[WORK INSTRUCTIONS]
Find the line in the entries below that contains "area by class". Repeat it exactly, and every line after it through the line that contains "Power is left".

[DATA IN THIS EXERCISE]
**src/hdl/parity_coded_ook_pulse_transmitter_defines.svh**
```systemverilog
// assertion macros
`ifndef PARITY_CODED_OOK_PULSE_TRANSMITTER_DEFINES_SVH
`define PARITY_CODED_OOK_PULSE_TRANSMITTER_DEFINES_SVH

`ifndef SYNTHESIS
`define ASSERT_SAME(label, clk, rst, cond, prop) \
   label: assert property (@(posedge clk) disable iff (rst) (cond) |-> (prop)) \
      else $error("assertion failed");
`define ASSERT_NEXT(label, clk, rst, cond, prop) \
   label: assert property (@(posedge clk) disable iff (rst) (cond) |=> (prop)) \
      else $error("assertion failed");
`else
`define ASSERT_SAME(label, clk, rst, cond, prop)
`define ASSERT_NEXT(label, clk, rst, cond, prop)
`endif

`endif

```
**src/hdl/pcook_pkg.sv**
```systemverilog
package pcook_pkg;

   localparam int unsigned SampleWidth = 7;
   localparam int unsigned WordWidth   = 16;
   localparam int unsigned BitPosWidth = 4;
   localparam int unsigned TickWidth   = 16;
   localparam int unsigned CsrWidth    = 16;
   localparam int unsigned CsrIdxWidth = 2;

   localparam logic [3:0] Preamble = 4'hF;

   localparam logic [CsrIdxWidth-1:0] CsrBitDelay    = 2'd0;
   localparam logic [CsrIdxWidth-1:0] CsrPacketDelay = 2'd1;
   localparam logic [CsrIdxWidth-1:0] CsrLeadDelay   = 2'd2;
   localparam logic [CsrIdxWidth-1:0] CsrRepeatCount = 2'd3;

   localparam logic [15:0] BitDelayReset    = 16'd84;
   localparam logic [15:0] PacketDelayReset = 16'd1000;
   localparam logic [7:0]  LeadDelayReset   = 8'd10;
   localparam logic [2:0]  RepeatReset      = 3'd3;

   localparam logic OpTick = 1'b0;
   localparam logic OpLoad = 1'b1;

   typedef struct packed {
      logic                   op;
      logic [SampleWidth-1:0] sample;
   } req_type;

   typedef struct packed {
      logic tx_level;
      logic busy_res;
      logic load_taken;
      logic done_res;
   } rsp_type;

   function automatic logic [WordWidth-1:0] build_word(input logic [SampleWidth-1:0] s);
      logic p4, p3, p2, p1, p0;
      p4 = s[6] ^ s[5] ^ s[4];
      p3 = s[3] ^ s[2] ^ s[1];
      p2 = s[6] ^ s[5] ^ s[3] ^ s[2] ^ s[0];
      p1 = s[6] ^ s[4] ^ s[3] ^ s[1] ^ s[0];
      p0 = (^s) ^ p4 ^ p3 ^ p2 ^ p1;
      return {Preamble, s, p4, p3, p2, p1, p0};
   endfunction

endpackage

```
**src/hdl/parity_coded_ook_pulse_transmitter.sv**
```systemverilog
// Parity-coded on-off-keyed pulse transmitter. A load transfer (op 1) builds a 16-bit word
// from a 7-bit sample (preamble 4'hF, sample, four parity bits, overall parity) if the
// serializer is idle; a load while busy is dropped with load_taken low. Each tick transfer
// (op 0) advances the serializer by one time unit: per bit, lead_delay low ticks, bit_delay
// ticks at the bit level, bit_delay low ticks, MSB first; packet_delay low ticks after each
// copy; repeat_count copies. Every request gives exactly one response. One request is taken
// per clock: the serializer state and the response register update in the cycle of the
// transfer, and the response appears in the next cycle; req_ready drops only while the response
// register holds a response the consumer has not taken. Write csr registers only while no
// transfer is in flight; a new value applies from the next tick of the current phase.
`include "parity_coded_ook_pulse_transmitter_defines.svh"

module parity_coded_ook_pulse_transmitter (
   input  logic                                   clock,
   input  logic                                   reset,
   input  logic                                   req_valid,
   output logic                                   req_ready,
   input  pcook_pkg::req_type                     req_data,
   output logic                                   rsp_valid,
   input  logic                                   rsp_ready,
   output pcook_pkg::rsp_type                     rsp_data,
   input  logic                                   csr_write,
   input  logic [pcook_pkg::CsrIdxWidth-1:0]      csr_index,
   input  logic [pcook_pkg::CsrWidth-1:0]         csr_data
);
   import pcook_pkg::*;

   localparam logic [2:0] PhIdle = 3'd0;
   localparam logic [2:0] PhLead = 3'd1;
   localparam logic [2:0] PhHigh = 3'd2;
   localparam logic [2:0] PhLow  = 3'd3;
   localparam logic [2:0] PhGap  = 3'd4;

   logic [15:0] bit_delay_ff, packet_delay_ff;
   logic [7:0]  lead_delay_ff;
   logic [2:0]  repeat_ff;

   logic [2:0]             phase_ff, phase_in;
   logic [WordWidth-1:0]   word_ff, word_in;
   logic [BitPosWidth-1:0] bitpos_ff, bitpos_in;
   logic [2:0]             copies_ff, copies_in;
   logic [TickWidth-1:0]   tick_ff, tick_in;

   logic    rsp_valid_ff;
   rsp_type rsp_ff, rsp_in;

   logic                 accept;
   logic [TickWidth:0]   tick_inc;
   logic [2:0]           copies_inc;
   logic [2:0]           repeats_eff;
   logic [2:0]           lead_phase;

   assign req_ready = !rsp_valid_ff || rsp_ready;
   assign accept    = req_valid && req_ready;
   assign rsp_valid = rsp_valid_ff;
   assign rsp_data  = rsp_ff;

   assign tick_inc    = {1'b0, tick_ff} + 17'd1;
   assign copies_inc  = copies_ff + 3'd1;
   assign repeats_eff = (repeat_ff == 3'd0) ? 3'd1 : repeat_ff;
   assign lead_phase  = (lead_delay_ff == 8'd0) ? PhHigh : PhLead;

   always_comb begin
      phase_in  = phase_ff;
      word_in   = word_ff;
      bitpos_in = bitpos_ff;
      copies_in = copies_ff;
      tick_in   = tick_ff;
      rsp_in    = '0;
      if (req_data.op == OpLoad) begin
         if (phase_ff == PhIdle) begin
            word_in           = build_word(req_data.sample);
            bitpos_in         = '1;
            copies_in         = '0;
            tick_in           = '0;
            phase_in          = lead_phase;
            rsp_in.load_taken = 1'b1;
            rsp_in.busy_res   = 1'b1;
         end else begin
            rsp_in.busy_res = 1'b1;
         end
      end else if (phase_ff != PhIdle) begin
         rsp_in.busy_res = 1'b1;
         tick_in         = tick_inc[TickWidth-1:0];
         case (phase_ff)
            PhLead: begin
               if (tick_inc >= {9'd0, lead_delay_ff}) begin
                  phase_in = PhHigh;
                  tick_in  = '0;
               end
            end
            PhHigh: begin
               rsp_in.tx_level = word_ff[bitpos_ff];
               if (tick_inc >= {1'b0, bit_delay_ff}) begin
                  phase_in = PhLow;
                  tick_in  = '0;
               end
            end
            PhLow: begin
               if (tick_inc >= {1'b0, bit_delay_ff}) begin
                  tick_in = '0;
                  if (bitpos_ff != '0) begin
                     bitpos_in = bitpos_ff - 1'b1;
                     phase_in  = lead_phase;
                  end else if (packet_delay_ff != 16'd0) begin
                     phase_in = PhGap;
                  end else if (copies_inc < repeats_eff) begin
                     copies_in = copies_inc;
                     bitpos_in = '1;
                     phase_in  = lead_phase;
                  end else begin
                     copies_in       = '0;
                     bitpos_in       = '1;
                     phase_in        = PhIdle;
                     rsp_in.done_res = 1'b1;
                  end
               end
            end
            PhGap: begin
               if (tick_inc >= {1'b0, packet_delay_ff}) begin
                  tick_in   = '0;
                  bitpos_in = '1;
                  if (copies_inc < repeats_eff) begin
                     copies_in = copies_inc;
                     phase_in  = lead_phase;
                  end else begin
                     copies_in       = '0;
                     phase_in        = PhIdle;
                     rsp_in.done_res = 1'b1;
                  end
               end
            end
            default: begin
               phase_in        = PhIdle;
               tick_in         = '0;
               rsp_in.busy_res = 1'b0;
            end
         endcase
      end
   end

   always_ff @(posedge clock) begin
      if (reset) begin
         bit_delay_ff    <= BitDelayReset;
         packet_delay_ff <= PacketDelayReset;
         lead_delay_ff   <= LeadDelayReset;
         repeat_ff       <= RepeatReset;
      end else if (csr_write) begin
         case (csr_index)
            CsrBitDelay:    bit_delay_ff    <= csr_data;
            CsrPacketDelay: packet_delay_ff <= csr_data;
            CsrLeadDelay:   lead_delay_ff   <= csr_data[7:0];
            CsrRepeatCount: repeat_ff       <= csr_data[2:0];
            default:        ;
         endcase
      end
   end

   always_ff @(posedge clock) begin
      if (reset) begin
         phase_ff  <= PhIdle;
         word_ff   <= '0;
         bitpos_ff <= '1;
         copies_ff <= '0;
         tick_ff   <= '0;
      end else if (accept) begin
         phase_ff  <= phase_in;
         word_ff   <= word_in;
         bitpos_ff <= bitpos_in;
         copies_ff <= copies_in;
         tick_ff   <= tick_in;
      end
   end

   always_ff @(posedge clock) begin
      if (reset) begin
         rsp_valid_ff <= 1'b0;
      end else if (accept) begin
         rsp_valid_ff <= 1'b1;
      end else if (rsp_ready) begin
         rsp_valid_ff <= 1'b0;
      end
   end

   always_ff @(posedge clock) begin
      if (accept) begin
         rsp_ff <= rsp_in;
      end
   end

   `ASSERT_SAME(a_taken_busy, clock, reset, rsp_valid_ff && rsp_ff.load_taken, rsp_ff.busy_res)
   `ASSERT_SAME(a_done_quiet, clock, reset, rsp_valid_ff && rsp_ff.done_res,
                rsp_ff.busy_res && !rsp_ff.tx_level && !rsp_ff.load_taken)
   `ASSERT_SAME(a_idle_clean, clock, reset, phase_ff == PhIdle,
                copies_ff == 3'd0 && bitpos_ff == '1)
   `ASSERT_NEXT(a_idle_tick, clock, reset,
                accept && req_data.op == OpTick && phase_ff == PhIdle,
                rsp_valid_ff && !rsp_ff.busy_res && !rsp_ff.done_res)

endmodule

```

==

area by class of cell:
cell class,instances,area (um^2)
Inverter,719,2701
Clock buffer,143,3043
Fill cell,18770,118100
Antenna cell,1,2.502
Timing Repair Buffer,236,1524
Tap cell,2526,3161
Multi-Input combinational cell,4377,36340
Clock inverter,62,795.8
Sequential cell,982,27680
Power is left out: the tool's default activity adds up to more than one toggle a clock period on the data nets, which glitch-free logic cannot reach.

[EXERCISE RESULT]
area by class of cell:
cell class,instances,area (um^2)
Inverter,719,2701
Clock buffer,143,3043
Fill cell,18770,118100
Antenna cell,1,2.502
Timing Repair Buffer,236,1524
Tap cell,2526,3161
Multi-Input combinational cell,4377,36340
Clock inverter,62,795.8
Sequential cell,982,27680
Power is left out: the tool's default activity adds up to more than one toggle a clock period on the data nets, which glitch-free logic cannot reach.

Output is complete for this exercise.